The Bile Acid-Phospholipid Conjugate Ursodeoxycholyl-Lysophosphatidylethanolamide (UDCA-LPE) Disintegrates the Lipid Backbone of Raft Plasma Membrane Domains by the Removal of the Membrane Phospholipase A2
Round 1
Reviewer 1 Report
In this study, the authors examined the potential mechanism of removal of heterotetrameric FA uptake protein complex using the in vitro model by treating HepG2 cells with UDCA-LPE. The presented data suggest that UDCA-LPE sequentially removed individual components of the FA complex from DRM-PM and then dissolve the lipid raft platform. This is an interesting study providing new information about FA uptake complex removal from the DRM-PM. This is basically an extension study from the author’s previous reports on the UDCA-LPEs application in the NASH pathological features
Minor comments-
1. One limitation of this study is the use of HepG2, which is a hepatic tumor cell line. The hepatic tumor cell line could be potentially different in terms of number and quality of lipid raft as compared to regular (normal) hepatocyte. This should be discussed to some extent.
2. The presented title should be rephrased especially in terms of antifibrotic therapy as there is no data presented in relation to the antifibrosis process. It’s an over-interpretation of the data.
3. Figure 1: the asterisks are misaligned.
Author Response
Reviewer 1
In this study, the authors examined the potential mechanism of removal of heterotetrameric FA uptake protein complex using the in vitro model by treating HepG2 cells with UDCA-LPE. The presented data suggest that UDCA-LPE sequentially removed individual components of the FA complex from DRM-PM and then dissolve the lipid raft platform. This is an interesting study providing new information about FA uptake complex removal from the DRM-PM. This is basically an extension study from the author’s previous reports on the UDCA-LPEs application in the NASH pathological features.
Dear reviewer,
Many thanks for taking the time to read our paper and the overall constructive comments.
Minor comments:
1. One limitation of this study is the use of HepG2, which is a hepatic tumor cell line. The hepatic tumor cell line could be potentially different in terms of number and quality of lipid raft as compared to regular (normal) hepatocyte. This should be discussed to some extent.

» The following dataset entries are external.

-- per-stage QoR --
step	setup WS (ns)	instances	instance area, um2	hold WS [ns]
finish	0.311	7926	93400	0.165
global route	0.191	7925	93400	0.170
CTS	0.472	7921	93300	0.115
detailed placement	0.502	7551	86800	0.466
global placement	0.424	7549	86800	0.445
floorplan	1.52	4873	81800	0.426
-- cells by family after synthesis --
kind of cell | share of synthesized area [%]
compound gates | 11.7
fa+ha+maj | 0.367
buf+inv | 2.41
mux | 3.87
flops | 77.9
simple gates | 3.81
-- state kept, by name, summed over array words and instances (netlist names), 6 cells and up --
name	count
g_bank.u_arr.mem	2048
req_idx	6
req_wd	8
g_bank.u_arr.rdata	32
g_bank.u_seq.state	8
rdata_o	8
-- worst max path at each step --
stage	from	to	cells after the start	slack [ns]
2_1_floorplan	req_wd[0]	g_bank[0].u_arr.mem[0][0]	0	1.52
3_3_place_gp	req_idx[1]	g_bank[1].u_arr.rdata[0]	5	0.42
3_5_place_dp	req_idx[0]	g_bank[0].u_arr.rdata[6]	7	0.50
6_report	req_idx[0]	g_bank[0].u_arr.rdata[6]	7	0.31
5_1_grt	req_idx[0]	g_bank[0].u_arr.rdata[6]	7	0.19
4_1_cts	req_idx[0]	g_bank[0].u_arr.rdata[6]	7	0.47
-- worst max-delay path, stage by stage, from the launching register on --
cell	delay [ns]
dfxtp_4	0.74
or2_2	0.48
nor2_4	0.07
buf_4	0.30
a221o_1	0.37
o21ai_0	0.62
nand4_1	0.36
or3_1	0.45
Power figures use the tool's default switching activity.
## config.mk

```make
export PLATFORM = sky130hd
export DESIGN_NAME = tmr_capcmp_chan
export DESIGN_NICKNAME = d
export VERILOG_FILES = /design/src/rtl/capcmp_pkg.sv /design/src/rtl/trig_edge_det.sv /design/src/rtl/capcmp_match.sv /design/src/rtl/capcmp_rdhold.sv /design/src/rtl/tmr_capcmp_chan.sv
export SDC_FILE = /design/constraint.sdc
export NUM_CORES = 1
export LEC_CHECK = 0
export ABC_AREA = 1
export CORE_MARGIN = 5
export CORE_UTILIZATION = 67
export DETAILED_ROUTE_END_ITERATION = 16
export DONT_BUFFER_PORTS = 1
export GPL_TIMING_DRIVEN = 0
export PLACE_DENSITY = 0.85
export SLEW_MARGIN = 25
export SYNTH_ARGS = -nofsm -noshare
export SYNTH_HDL_FRONTEND = slang
export SYNTH_SLANG_ARGS = --single-unit
```

## constraint.sdc

```tcl
create_clock -name clk -period 2.2 [get_ports clk]
set_input_delay 0.11 -clock clk [delete_from_list [all_inputs] [get_ports clk]]
set_output_delay 0.11 -clock clk [all_outputs]
set_load 0.02 [all_outputs]
```

## src/rtl/capcmp_pkg.sv

```systemverilog
package capcmp_pkg;
  localparam int ADDR_W = 1;
  localparam logic [ADDR_W-1:0] ADDR_VAL = 1'b0;
  localparam logic [ADDR_W-1:0] ADDR_CTL = 1'b1;

  typedef enum logic [1:0] {
    EDGE_NONE = 2'b00,
    EDGE_RISE = 2'b01,
    EDGE_FALL = 2'b10,
    EDGE_BOTH = 2'b11
  } edge_sel_e;

  localparam int MODE_BIT = 0;
endpackage

```

## src/rtl/trig_edge_det.sv

```systemverilog
module trig_edge_det #(
  parameter int SYNC_STAGES = 2
) (
  input  logic       clk,
  input  logic       rst_n,
  input  logic       pin_i,
  input  logic [1:0] sel_i,
  output logic       hit_o
);
  import capcmp_pkg::*;

  logic [SYNC_STAGES-1:0] sync_q, sync_d;
  logic                   prev_q, prev_d;
  logic                   lvl;
  logic                   rise, fall;
  edge_sel_e              sel;

  assign lvl = sync_q[SYNC_STAGES-1];

  generate
    if (SYNC_STAGES == 1) begin : g_one
      always_comb sync_d = pin_i;
    end else begin : g_many
      always_comb sync_d = {sync_q[SYNC_STAGES-2:0], pin_i};
    end
  endgenerate

  always_comb begin
    prev_d = lvl;
    sel    = edge_sel_e'(sel_i);
    rise   = lvl & ~prev_q;
    fall   = ~lvl & prev_q;
    unique case (sel)
      EDGE_RISE: hit_o = rise;
      EDGE_FALL: hit_o = fall;
      EDGE_BOTH: hit_o = rise | fall;
      default:   hit_o = 1'b0;
    endcase
  end

  always_ff @(posedge clk or negedge rst_n) begin
    if (!rst_n) begin
      sync_q <= '0;
      prev_q <= 1'b0;
    end else begin
      sync_q <= sync_d;
      prev_q <= prev_d;
    end
  end
endmodule

```

## src/rtl/capcmp_match.sv

```systemverilog
module capcmp_match #(
  parameter int W = 16
) (
  input  logic         clk,
  input  logic         rst_n,
  input  logic         active_i,
  input  logic [W-1:0] ref_i,
  input  logic [W-1:0] cnt_i,
  output logic         irq_o
);
  logic eq;
  logic eq_q, eq_d;
  logic irq_q, irq_d;

  always_comb begin
    eq    = active_i && (ref_i == cnt_i);
    eq_d  = eq;
    irq_d = eq && !eq_q;
  end

  always_ff @(posedge clk or negedge rst_n) begin
    if (!rst_n) begin
      eq_q  <= 1'b0;
      irq_q <= 1'b0;
    end else begin
      eq_q  <= eq_d;
      irq_q <= irq_d;
    end
  end

  assign irq_o = irq_q;
endmodule

```

## src/rtl/capcmp_rdhold.sv

```systemverilog
module capcmp_rdhold #(
  parameter int W  = 16,
  parameter int AW = 1
) (
  input  logic          clk,
  input  logic          rst_n,
  input  logic          rd_req_i,
  input  logic [AW-1:0] rd_addr_i,
  input  logic [W-1:0]  live_i,
  output logic [W-1:0]  rd_data_o,
  output logic          rd_valid_o
);
  logic [W-1:0]  hold_q, hold_d;
  logic [AW-1:0] last_q, last_d;
  logic          seen_q, seen_d;
  logic          vld_q, vld_d;
  logic          refresh;

  always_comb begin
    refresh = rd_req_i && (!seen_q || (rd_addr_i != last_q));
    hold_d  = hold_q;
    last_d  = last_q;
    seen_d  = seen_q;
    vld_d   = rd_req_i;
    if (refresh) begin
      hold_d = live_i;
      last_d = rd_addr_i;
      seen_d = 1'b1;
    end
  end

  always_ff @(posedge clk or negedge rst_n) begin
    if (!rst_n) begin
      hold_q <= '0;
      last_q <= '0;
      seen_q <= 1'b0;
      vld_q  <= 1'b0;
    end else begin
      vld_q <= vld_d;
      if (refresh) begin
        hold_q <= hold_d;
        last_q <= last_d;
        seen_q <= seen_d;
      end
    end
  end

  assign rd_data_o  = hold_q;
  assign rd_valid_o = vld_q;
endmodule

```

## src/rtl/tmr_capcmp_chan.sv

```systemverilog
module tmr_capcmp_chan #(
  parameter int DATA_W      = 16,
  parameter int SYNC_STAGES = 2,
  parameter int RST_STAGES  = 2
) (
  input  logic                           clk,
  input  logic                           rst_n,
  input  logic                           bus_req,
  input  logic                           bus_wr,
  input  logic [capcmp_pkg::ADDR_W-1:0]  bus_addr,
  input  logic [DATA_W-1:0]              bus_wdata,
  output logic [DATA_W-1:0]              bus_rdata,
  output logic                           bus_rvalid,
  input  logic [DATA_W-1:0]              tmr_count,
  input  logic                           tmr_run,
  input  logic                           trig_pin,
  input  logic [1:0]                     trig_sel,
  output logic                           cap_irq,
  output logic                           cmp_irq
);
  import capcmp_pkg::*;

  localparam int PAD_W = DATA_W - 1;

  // reset: asserted asynchronously, released on the clock
  logic [RST_STAGES-1:0] rst_sync_q;
  logic                  rst_int_n;

  always_ff @(posedge clk or negedge rst_n) begin
    if (!rst_n) rst_sync_q <= '0;
    else        rst_sync_q <= {rst_sync_q[RST_STAGES-2:0], 1'b1};
  end
  assign rst_int_n = rst_sync_q[RST_STAGES-1];

  logic              mode_q, mode_d, mode_en;
  logic [DATA_W-1:0] val_q, val_d;
  logic              val_en;
  logic              cap_q, cap_d;
  logic              trig_hit;
  logic              cap_fire;
  logic              wr_val_ok;
  logic              rd_req;
  logic [DATA_W-1:0] live_word;
  logic [DATA_W-1:0] ctl_word;

  trig_edge_det #(.SYNC_STAGES(SYNC_STAGES)) u_edge (
    .clk   (clk),
    .rst_n (rst_int_n),
    .pin_i (trig_pin),
    .sel_i (trig_sel),
    .hit_o (trig_hit)
  );

  capcmp_match #(.W(DATA_W)) u_match (
    .clk      (clk),
    .rst_n    (rst_int_n),
    .active_i (mode_q),
    .ref_i    (val_q),
    .cnt_i    (tmr_count),
    .irq_o    (cmp_irq)
  );

  always_comb begin
    cap_fire  = !mode_q && tmr_run && trig_hit;
    wr_val_ok = bus_req && bus_wr && (bus_addr == ADDR_VAL) && mode_q && !tmr_run;
    mode_en   = bus_req && bus_wr && (bus_addr == ADDR_CTL);
    mode_d    = bus_wdata[MODE_BIT];
    val_en    = cap_fire || wr_val_ok;
    val_d     = cap_fire ? tmr_count : bus_wdata;
    cap_d     = cap_fire;
    rd_req    = bus_req && !bus_wr;
    ctl_word  = {{PAD_W{1'b0}}, mode_q};
    live_word = (bus_addr == ADDR_VAL) ? val_q : ctl_word;
  end

  always_ff @(posedge clk or negedge rst_int_n) begin
    if (!rst_int_n) begin
      mode_q <= 1'b0;
      val_q  <= '0;
      cap_q  <= 1'b0;
    end else begin
      cap_q <= cap_d;
      if (mode_en) mode_q <= mode_d;
      if (val_en)  val_q  <= val_d;
    end
  end

  assign cap_irq = cap_q;

  capcmp_rdhold #(.W(DATA_W), .AW(ADDR_W)) u_rdhold (
    .clk        (clk),
    .rst_n      (rst_int_n),
    .rd_req_i   (rd_req),
    .rd_addr_i  (bus_addr),
    .live_i     (live_word),
    .rd_data_o  (bus_rdata),
    .rd_valid_o (bus_rvalid)
  );
endmodule

```

## Word-level counts from Yosys, hierarchy flattened

Cells that the tools add are included.

| word-level totals | value |
|---|---|
| register bits after elaboration | 44 |
| latch bits | 0 |
| RAM bits | 0 |
| ROM bits | 0 |
| bits of input ports | 41 |
| output and inout port bits | 19 |
| logic and storage cells | 44 |
| memories | 0 |

| operators by class | value |
|---|---|
| add/sub/neg operators | 0 |
| $mul | 0 |
| div/mod/pow operators | 0 |
| order comparisons | 0 |
| equal/unequal tests | 5 |
| shifts and indexed selects | 0 |
| multiplexer cells | 3 |
| bitwise gates (word level) | 6 |
| reductions and logical operators | 18 |

Operator list:

| cell | number |
|---|---|
| 16-bit 2-to-1 mux | 2 |
| 16-bit equality test | 1 |
| 1-bit logical AND | 11 |
| 1-bit logical NOT | 5 |
| 2-bit equality test, second input constant | 2 |
| 1-bit NOT | 3 |
| 1-bit case mux with 3 select lines | 1 |
| 1-bit AND | 2 |
| 2-bit by 1-bit equality test with 1-bit output, second input constant | 1 |
| 1-bit logical OR | 2 |
| 1-bit != test | 1 |
| 1-bit bitwise OR | 1 |

## Logic depth before layout (Yosys ltp)

Gate-level depths: netlist of run 1.

| depth | value |
|---|---|
| word-level depth | 6 |
| depth in mapped cells | 9 |
| mapped depth without buffers | 8 |

## Modules after synthesis

From an unflattened synthesis of run 1, not the netlist that was laid out.

| second synthesis, totals | value |
|---|---|
| cells, all modules | 352 |
| area, all modules | 2526.2 um^2 |

Modules (own cells, without submodules):

| module | instances | cells each | area each (um^2) | seq. area each (um^2) |
|---|---|---|---|---|
| tmr_capcmp_chan | 1 | 176 | 1239.9 | 500.5 |
| capcmp_rdhold | 1 | 81 | 764.5 | 475.5 |
| capcmp_match | 1 | 81 | 382.9 | 50.0 |
| trig_edge_det | 1 | 14 | 138.9 | 75.1 |

## Worst setup path before layout of run 1

No wires, ideal clock.

| timing | value |
|---|---|
| path type | register -> register |
| start point | register u_edge.prev_q |
| end point | register val_q[13] |
| setup time | 0.128 ns |
| arrival | 1.195 ns |
| required time | 2.072 ns |
| slack | 0.878 ns |
| cell stages (with the launch flop) | 8 |
| buffers on the path | 1 |
| period minus slack after synthesis | 1.322 ns |
| cell sequence | dfrtp_1 inv_1 ha_1 nand3_1 nand3_1 nand2_2 buf_6 o211ai_2 |

| on the way | value |
|---|---|
| longest elaborated chain between the ends | 6 |
| elaborated cells between the ends (all ways) | 8 |
| those cells by class | mux (2); bitwise (4); reduce/logical (2) |

Ends and longest elaborated chain:

| item | line | source |
|---|---|---|
| start, declared | trig_edge_det.sv:13 | `logic prev_q, prev_d;` |
| start signal, assigned | trig_edge_det.sv:47 | `prev_q <= prev_d;` |
| 1-bit NOT | trig_edge_det.sv:31 | `rise = lvl & ~prev_q;` |
| 1-bit AND | trig_edge_det.sv:31 |  |
| 1-bit bitwise OR | trig_edge_det.sv:36 | `EDGE_BOTH: hit_o = rise \| fall;` |
| 1-bit case mux with 3 select lines * | trig_edge_det.sv:33 | `unique case (sel)` |
| 1-bit logical AND * | tmr_capcmp_chan.sv:64 | `cap_fire = !mode_q && tmr_run && trig_hit;` |
| 16-bit 2-to-1 mux or 1-bit logical OR (tied branches) | tmr_capcmp_chan.sv:69, tmr_capcmp_chan.sv:68 |  |
| end signal, assigned | tmr_capcmp_chan.sv:84 | `if (val_en) val_q <= val_d;` |
| end, declared | tmr_capcmp_chan.sv:36 | `logic [DATA_W-1:0] val_q, val_d;` |

Mark *: on every way between the ends. The rest lies on a longest branch, timed or not.
A chain may end at the register's enable or synchronous reset.

## Final worst setup path of run 1

| timing | value |
|---|---|
| start point | register u_edge.prev_q |
| end point | register val_q[10] |

The elaborated chain is that of the path after synthesis.

==> impl_metrics.yaml, run 1 <==
run_status:
  outcome: "completed"
floorplanning:
  chipWidth_microns: 66.8
  core_sq_um: 3080
  start_util_pct: 70.2
  die_y_microns: 66.8
  die_area_sq_um: 4460
  row_count: 20
  io_pins: 60
sta:
  finalHoldViolCount: 0
  period_needed_ps: 2090
  fin_crit_sh_pct: 95.2
  setup_ws_ps: 105
  maxSlewViolCount: 0
  clock_skew_ps: 6.38
  final-setup-viol-count: 0
  fmax_mhz: 477
detailed_routing:
  first_pass_iters: 4
  avgViaCountPerCell: 5.26
  ant_nets: 0
  vias: 1810
  wl_per_cell_microns: 15.4
  drc_errors: 0
  routed_wirelength_mm: 5.31
  drt_iter0_drc: 134
layout:
  syn2layout_area_growth_pct: 25.1
  layout_common_cells: "nand2_1 (93), dfrtp_1 (43), dlygate4sd3_1 (39), inv_1 (33), nor2_1 (14)"
  antenna_cells: 0
  drive_gt1_share_pct: 16.3
  fin_nets: 342
  mostFrequentLayoutCell: "nand2_1"
  finish.instance_area_sq_um: 2700
yosys:
  synth.top_cell.area_share_pct: 51.0
  yosysUniqueCellTypes: 29
  synth-compound-area-share_pct: 15.0
  syn_area_sq_um: 2160
  ys_warn_count: 0
  ys_ff_latch: 44
  synth_top_area_cell: "dfrtp_1"
  synth-simple-area-share_pct: 22.6
  yosysSeqAreaShare_pct: 51.0
  synthCells: 250
  yosys.area_share.adder_pct: 1.16
  synth_top_family_by_area: "simple AND/OR/NAND/NOR gates"
  synth.area.top_cells: "dfrtp_1 (51%), nand2_1 (16%), o211ai_2 (5.8%), inv_1 (5.7%), o21ai_2 (4.1%)"
  syn-num-nets: 293
  avgSynthCellArea_sq_um: 8.64
  synth-xor-area-share_pct: 0.811
  synthMuxAreaShare_pct: 0
global_route:
  antenna_found_initial: 0
  first_global_vias: 1951
  overflow: 0
  grt_start_max_net_pins: 32
  grt_pass1_wl_mm: 8.76
  grt_usage_pct: 27.1
worst_setup_path:
  worstSetupEndpointType: "register"
  crit_chain: "inv_1 -> ha_1 -> nand3_1 -> nand3_1 -> nand2_2 -> buf_6 -> o211ai_2 -> dlygate4sd3_1"
  worstSetupStartpointType: "register"
  cpMaxStageDelayCell: "dlygate4sd3_1"
  worst_ep_arrival_time_ps: 2330
  critPathKind: "register to register"
  worstPathRequired_ps: 2430
  crit_top_cell: "nand3_1"
  crit_fanout: 10
  cpPeakStageDelay_ps: 570
run:
  cap_viol_max_count: 0
clocking:
  root_buffer: "clkbuf_4"
  cts_buffers: 5
  clock-sinks: 44
  worst_skew_pair.late_latency_ps: 350
  clk_pin_slew_ps: 120
  cts_tree: "done"
  ctsResizeCount: 0
  cts_buffer_depth: 2
  htree_levels: 2
placed_design:
  dpl_cell_area_sq_um: 2240
  place_hpwl_mm: 3.30
  io_buffers: 0
  place_congestion: 0.760
  post-place-ws_ps: 733
pwr:
  ir_drop_v: 0.000580
  seqPwrFrac_pct: 53.3
  p_int_uw: 1470
  p_sw_share_pct: 35.0
  p_per_area_nw_per_um2: 835
  power.share.combinational_pct: 29.2
  leakage_uw: 0.00139
  switchingPower_uw: 792
  clock_power_share_pct: 17.5
min_path:
  hold_path_class: "input pin to register"
area by class of cell:
| cell class | count | area (sq um) |
|---|---|---|
| Sequential cell | 44 | 1100 |
| Multi-Input combinational cell | 162 | 860 |
| Timing Repair Buffer | 42 | 425 |
| Fill cell | 161 | 374 |
| Inverter | 39 | 149 |
| Tap cell | 44 | 55.1 |
| Clock buffer | 6 | 51.3 |
| Buffer | 5 | 51.3 |
| Clock inverter | 2 | 10.0 |
metrics by stage:
step | setup TNS (ps) | utilization (%) | std cells | total power, uW | hold WS, ps
global placement | 0 | 72.0 | 294 | 1660 | -186
floorplan | 0 | - | 250 | 1580 | -186
detailed placement | 0 | 72.7 | 295 | 1690 | -186
global route | -2.75 | 87.8 | 344 | 2400 | 67.7
CTS | 0 | 87.4 | 342 | 2240 | 25.3
finish | 0 | 87.8 | 344 | 2260 | 61.2
synthesized netlist by cell type (all sizes together):
master and number:
nand2 97, dfrtp 44, inv 38, o21ai 18, o211ai 17, nor2 15
buf 5, nand3 5, ha 2, xor2 2, a21o 1, a21oi 1
a31oi 1, clkinv 1, conb 1, nor3 1, or2 1
path summary, 6_finish.rpt:
check / from / endpoint / slack (ps) / cells past startpoint
max: u_edge.prev_q / val_q[10] / 110 / 8
min: bus_req / u_rdhold.last_q / 60 / 4
max reg2reg: u_edge.prev_q / val_q[10] / 110 / 8
min reg2reg: rst_sync_q[1] / u_rdhold.rd_data_o[1] / 150 / 0
max in group asynchronous: rst_n / rst_sync_q[1] / 1560 / 2
min in group asynchronous: rst_sync_q[1] / u_rdhold.rd_data_o[1] / 150 / 0
worst max-delay path, delay by kind of cell (launching register included):
family / cells / cell delay (ps)
AND/OR/NAND/NOR: 3 / 400
AO/OA/AOI/OAI: 1 / 80
buffers and inverters: 3 / 830
adder cells (fa/ha/maj): 1 / 290
flip-flops: 1 / 380
state kept, by name (all words and copies together), names as in the netlist, 2 cells and up:
name and count:
rst_sync_q 2, u_edge.sync_q 2, u_rdhold.rd_data_o 16, val_q 16
power groups by stage:
stage | Clock [uW] | Sequential (uW) | Combinational [uW]
2_1_floorplan | 0 | 1190 | 386
3_3_place_gp | 0 | 1220 | 442
3_5_place_dp | 0 | 1210 | 475
4_1_cts | 405 | 1200 | 634
5_1_grt | 444 | 1220 | 736
6_report | 396 | 1200 | 660
cell families after synthesis:
| logic type | Yosys count |
|---|---|
| xor gates and xnor gates | 2 |
| adders and majority gates | 2 |
| and+or+nand+nor | 119 |
| buffers and inverters | 44 |
| other | 1 |
| AOI/OAI and AO/OA | 38 |
| DFF | 44 |
layer usage:
metal | vias to the layer above | GRT usage, % | wire, microns
met5 | - | 0 | 0
met4 | 0 | 13.7 | 138
met3 | 16 | 6.75 | 367
met2 | 68 | 43.3 | 2670
met1 | 856 | 34.0 | 2140
li1 | 870 | - | -
what timing repair did:
| action | in CTS | in global routing |
|---|---|---|
| buffers inserted | 0 | 2 |
| setup endpoints to repair | 0 | 1 |
| hold buffers | 39 | 0 |
| hold endpoints to repair | 23 | 0 |
Power figures use the tool's default switching activity.
==> run 2: changes to the inputs <==
--- a/config.mk
+++ b/config.mk
@@ -6,12 +6,10 @@
 export NUM_CORES = 1
 export LEC_CHECK = 0
 export ABC_AREA = 1
-export CORE_MARGIN = 5
 export CORE_UTILIZATION = 67
 export DETAILED_ROUTE_END_ITERATION = 16
 export DONT_BUFFER_PORTS = 1
-export GPL_TIMING_DRIVEN = 0
-export PLACE_DENSITY = 0.85
+export PLACE_DENSITY = 0.83
 export SLEW_MARGIN = 25
 export SYNTH_ARGS = -nofsm -noshare
 export SYNTH_HDL_FRONTEND = slang
==> impl_metrics.yaml, run 2 (same netlist as run 1, synthesis figures left out) <==
run_status:
  outcome: "completed"
pwr:
  p_per_area_nw_per_um2: 857
  leakage_uw: 0.00133
  ir_drop_v: 0.000537
sta:
  finalHoldViolCount: 0
  rsz0062_at_grt: "no"
  period_needed_ps: 2030
  max_slew_margin_pct: 42.0
  maxSlewViolCount: 0
  worst_slew_pin_slew_ps: 870
  fin_crit_sh_pct: 92.5
  final-setup-viol-count: 0
  finalSetupTns_ps: 0
  clock_skew_ps: 7.51
  fmax_mhz: 492
worst_setup_path:
  critPathKind: "register to register"
  r2r_start: "u_edge.prev_q"
  worstPathRequired_ps: 2440
  worstSetupStartpointType: "register"
  r2r_slack_ps: 170
  crit_fanout: 16
  worstSetupEndpointType: "register"
  timing.rr.end: "val_q[4]"
  worst_ep_arrival_time_ps: 2270
  crit_path_start: "u_edge.prev_q"
  cp-endpoint: "val_q[4]"
  reg2reg_depth: 7
floorplanning:
  core_sq_um: 3050
  start_util_pct: 70.8
  io_pins: 60
  die_y_microns: 58.8
  chipWidth_microns: 58.8
  row_count: 20
  die_area_sq_um: 3460
placed_design:
  io_buffers: 0
  place_hpwl_mm: 2.83
  place_congestion: 0.771
  dp_cells: 289
  dpl_cell_area_sq_um: 2170
run:
  cap_viol_max_count: 0
detailed_routing:
  drc_errors: 0
  routed_wirelength_mm: 4.79
  drt_iter0_drc: 64
  avgViaCountPerCell: 5.33
  ant_nets: 0
  vias: 1787
  wl_per_cell_microns: 14.3
  first_pass_iters: 4
layout:
  drive_gt1_share_pct: 13.7
  syn2layout_area_growth_pct: 21.7
  antenna_cells: 0
  finish.instance_area_sq_um: 2630
  layout_common_cells: "nand2_1 (93), dfrtp_1 (43), dlygate4sd3_1 (39), inv_1 (33), nor2_1 (14)"
  fin_util_pct: 86.1
  mostFrequentLayoutCell: "nand2_1"
  fin_cells: 335
  nFillCells: 172
  fin_nets: 334
global_route:
  grt_pass1_wl_mm: 7.71
  grt_usage_pct: 30.7
  first_global_vias: 1711
  antenna_found_initial: 0
  grt_start_max_net_pins: 43
  overflow: 0
clocking:
  cts_tree: "done"
  root_buffer: "clkbuf_4"
  htree_levels: 2
  cts_buffer_depth: 2
  clk_pin_slew_ps: 120
  cts_setup_buffers: 0
  worst_skew_pair.late_latency_ps: 350
  clock-sinks: 44
  cts_buffers: 5
min_path:
  hold_path_class: "input pin to register"
run 2: final cells by class:
class,instances,area (sq um),area share [%]
Clock buffer,7,65.1,2.48
Tap cell,44,55.1,2.09
Multi-Input combinational cell,162,865,32.9
Inverter,39,151,5.76
Sequential cell,44,1100,41.9
Timing Repair Buffer,39,390,14.9
run 2: routing by layer:
| layer | vias to the layer above | part of all wire, % | global-route usage, % |
|---|---|---|---|
| met5 | - | 0 | 0 |
| met4 | 0 | 1.4 | 9.52 |
| met3 | 9 | 7.7 | 9.89 |
| met2 | 68 | 51 | 50.3 |
| met1 | 858 | 40 | 38.9 |
| li1 | 852 | - | - |
run 2: worst max-delay path: stages, from the launching register on:
cell,delay [ps]
dfrtp_1,370
inv_1,50
ha_1,280
nand3_1,80
nand3_1,180
nand2_4,270
o211ai_1,120
dlygate4sd3_1,570
run 2: power by group:
| part | leakage [uW] | switching (uW) | internal [uW] |
|---|---|---|---|
| Clock | 0.0000374 | 244 | 181 |
| Sequential | 0.000547 | 227 | 983 |
| Combinational | 0.000750 | 298 | 319 |
run 2: how the worst min path moves through the flow:
stage / from / end / slack, ps / depth (start not counted)
after detailed placement: rst_n / rst_sync_q[1] / -190 / 0
final: bus_wr / mode_q / 40 / 4
after global routing: bus_req / u_rdhold.last_q / 50 / 4
after CTS: bus_wr / mode_q / 30 / 4
after floorplan: rst_n / rst_sync_q[0] / -190 / 0
after global placement: rst_n / rst_sync_q[0] / -190 / 0
run 2: per-stage QoR:
| step | worst slack, ps | hold slack, ps | total power, uW |
|---|---|---|---|
| global placement | 730 | -186 | 1640 |
| CTS | 123 | 31.2 | 2240 |
| global route | 45.8 | 53.1 | 2390 |
| floorplan | 878 | -186 | 1580 |
| detailed placement | 669 | -186 | 1660 |
| finish | 166 | 36.4 | 2250 |
run 2: what timing repair did:
action                                  CTS  global route
hold buffers                             39             0
endpoints found under the setup margin    0             6
endpoints found under the hold margin    23             0
resized for setup                         0             2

Many thanks for this comment. This is commented in line 69-70. We refer to the
characteristics of HepG2 cells used in a similar setting in a previous publication.
2. The presented title should be rephrased especially in terms of antifibrotic therapy as there is no data presented in relation to the antifibrosis process. It’s an over-interpretation of the data.
We have rephrased the title, not focusing on the antifibrotic effect.
3. Figure 1: the asterisks are misaligned.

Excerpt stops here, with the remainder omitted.